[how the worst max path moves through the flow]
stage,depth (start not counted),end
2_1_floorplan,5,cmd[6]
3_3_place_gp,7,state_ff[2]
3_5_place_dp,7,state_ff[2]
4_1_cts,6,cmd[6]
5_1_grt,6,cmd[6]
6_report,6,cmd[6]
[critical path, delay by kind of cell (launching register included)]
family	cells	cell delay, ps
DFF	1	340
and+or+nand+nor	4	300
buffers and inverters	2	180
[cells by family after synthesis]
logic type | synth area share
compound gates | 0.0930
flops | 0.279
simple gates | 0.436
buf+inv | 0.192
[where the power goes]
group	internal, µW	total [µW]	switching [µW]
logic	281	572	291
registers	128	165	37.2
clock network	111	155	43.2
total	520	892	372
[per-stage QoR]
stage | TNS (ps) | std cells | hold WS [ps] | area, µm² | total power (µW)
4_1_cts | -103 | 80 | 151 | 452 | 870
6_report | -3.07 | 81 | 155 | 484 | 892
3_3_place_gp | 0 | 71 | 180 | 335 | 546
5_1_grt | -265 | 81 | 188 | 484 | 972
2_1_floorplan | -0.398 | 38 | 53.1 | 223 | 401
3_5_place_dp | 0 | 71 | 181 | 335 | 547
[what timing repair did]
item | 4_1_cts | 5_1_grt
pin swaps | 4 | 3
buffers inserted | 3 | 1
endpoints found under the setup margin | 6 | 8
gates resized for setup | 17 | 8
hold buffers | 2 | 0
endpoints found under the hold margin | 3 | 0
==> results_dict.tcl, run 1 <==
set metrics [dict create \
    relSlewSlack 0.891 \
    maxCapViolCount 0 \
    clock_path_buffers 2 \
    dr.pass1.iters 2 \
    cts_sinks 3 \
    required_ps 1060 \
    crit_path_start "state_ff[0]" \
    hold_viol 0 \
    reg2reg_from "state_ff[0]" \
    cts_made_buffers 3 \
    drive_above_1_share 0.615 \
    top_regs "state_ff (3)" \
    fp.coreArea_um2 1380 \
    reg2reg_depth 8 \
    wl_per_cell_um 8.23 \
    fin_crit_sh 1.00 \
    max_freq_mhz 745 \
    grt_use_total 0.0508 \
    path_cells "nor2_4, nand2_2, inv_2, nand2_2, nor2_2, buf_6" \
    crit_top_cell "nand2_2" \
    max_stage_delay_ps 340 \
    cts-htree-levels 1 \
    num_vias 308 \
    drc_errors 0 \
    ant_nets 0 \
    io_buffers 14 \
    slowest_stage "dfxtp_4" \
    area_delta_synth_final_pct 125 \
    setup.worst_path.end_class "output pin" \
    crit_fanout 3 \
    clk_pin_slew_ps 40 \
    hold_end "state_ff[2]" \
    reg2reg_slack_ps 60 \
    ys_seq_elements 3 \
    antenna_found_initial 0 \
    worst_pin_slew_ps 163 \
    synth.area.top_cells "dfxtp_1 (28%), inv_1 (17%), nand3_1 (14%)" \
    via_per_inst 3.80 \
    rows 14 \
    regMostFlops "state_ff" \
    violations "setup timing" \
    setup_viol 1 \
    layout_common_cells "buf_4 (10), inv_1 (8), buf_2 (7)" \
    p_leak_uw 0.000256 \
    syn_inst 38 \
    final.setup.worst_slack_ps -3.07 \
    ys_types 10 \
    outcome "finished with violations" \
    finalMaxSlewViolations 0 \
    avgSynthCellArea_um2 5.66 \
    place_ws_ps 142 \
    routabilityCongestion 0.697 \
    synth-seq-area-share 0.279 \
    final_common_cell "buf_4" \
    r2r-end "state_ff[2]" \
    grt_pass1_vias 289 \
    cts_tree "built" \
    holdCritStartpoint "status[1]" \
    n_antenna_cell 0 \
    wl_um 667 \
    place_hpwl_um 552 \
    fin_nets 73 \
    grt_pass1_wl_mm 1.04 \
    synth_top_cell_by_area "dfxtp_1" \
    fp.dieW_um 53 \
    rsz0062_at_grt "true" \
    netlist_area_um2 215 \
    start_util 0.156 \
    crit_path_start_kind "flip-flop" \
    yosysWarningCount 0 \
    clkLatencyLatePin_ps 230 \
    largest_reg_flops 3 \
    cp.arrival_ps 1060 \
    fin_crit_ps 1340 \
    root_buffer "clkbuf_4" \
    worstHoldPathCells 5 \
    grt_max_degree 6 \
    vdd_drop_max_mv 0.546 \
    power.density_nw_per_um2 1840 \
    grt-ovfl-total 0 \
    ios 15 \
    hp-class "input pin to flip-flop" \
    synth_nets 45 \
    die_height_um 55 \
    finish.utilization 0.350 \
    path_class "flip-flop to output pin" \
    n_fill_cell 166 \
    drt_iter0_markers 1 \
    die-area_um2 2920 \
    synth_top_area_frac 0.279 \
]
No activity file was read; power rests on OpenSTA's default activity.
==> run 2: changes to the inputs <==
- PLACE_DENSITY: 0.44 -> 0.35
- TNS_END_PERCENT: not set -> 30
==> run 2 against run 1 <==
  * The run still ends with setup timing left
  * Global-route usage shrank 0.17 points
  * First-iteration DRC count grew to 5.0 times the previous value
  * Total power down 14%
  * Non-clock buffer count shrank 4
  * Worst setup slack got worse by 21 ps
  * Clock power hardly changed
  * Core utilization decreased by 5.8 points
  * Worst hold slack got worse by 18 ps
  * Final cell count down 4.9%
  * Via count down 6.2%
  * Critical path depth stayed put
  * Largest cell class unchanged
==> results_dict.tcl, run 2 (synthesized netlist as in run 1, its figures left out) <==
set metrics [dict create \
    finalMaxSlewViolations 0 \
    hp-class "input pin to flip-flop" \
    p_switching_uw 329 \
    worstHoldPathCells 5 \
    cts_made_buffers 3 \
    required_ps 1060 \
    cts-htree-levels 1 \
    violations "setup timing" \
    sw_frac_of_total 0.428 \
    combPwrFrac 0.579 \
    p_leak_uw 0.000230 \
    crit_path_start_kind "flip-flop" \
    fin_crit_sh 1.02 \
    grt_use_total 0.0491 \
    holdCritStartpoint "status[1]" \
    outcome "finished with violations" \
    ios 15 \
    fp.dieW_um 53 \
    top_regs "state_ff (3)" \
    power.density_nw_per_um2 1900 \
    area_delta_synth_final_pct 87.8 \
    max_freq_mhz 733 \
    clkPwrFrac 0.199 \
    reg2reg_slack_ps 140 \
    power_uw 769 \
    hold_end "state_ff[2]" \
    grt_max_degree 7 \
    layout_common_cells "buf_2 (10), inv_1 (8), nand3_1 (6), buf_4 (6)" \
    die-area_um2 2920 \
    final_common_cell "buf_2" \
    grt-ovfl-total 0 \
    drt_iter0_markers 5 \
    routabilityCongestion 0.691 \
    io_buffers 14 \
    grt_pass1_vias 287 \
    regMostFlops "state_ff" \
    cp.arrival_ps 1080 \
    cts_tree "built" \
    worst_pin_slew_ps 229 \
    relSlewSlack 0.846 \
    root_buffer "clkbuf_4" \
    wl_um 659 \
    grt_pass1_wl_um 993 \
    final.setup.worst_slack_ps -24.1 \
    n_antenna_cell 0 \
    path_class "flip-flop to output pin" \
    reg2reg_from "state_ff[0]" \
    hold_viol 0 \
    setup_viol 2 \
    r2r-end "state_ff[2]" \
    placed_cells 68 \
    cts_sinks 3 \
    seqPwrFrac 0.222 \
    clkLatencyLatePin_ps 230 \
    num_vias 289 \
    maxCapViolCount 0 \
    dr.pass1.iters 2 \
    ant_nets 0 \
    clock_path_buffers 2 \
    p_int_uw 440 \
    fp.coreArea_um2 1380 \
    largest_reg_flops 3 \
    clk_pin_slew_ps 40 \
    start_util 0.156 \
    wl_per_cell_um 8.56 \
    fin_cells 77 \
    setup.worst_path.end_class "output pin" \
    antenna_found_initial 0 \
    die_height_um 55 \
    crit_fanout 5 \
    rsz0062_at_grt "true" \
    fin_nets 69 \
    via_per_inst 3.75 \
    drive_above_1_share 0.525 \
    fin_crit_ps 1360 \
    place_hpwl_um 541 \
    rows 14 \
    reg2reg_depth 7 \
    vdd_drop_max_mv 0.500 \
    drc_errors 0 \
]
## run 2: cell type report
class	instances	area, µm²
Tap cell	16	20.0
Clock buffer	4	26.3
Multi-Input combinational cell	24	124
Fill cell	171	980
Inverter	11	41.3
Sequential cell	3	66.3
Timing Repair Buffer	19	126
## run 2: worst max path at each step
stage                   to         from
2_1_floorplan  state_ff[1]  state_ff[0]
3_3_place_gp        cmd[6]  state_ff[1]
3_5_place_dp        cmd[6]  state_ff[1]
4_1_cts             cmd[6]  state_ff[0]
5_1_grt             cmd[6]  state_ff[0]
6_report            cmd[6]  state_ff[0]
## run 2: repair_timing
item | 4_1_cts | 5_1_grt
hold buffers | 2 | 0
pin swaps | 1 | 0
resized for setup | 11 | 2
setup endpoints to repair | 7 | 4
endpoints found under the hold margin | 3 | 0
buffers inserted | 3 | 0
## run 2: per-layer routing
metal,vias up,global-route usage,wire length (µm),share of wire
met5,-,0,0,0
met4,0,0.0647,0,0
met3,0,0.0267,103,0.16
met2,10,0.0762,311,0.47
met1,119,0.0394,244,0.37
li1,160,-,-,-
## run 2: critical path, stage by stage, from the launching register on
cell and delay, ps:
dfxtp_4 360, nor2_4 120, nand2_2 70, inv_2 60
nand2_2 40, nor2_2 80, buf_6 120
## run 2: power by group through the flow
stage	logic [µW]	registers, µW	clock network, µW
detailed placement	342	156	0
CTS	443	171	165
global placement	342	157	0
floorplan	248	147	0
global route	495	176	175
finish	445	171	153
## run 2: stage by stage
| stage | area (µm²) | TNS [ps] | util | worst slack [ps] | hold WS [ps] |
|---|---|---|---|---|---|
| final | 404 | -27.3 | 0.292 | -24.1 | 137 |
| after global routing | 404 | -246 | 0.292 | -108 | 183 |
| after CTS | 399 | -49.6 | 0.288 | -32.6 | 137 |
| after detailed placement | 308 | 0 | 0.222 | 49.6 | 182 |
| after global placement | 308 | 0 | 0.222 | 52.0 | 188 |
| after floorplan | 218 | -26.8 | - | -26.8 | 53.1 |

> **Action item**:
For each line above that carries the word "family", copy it out.

> **Task answer**:
family	cells	cell delay, ps
[cells by family after synthesis]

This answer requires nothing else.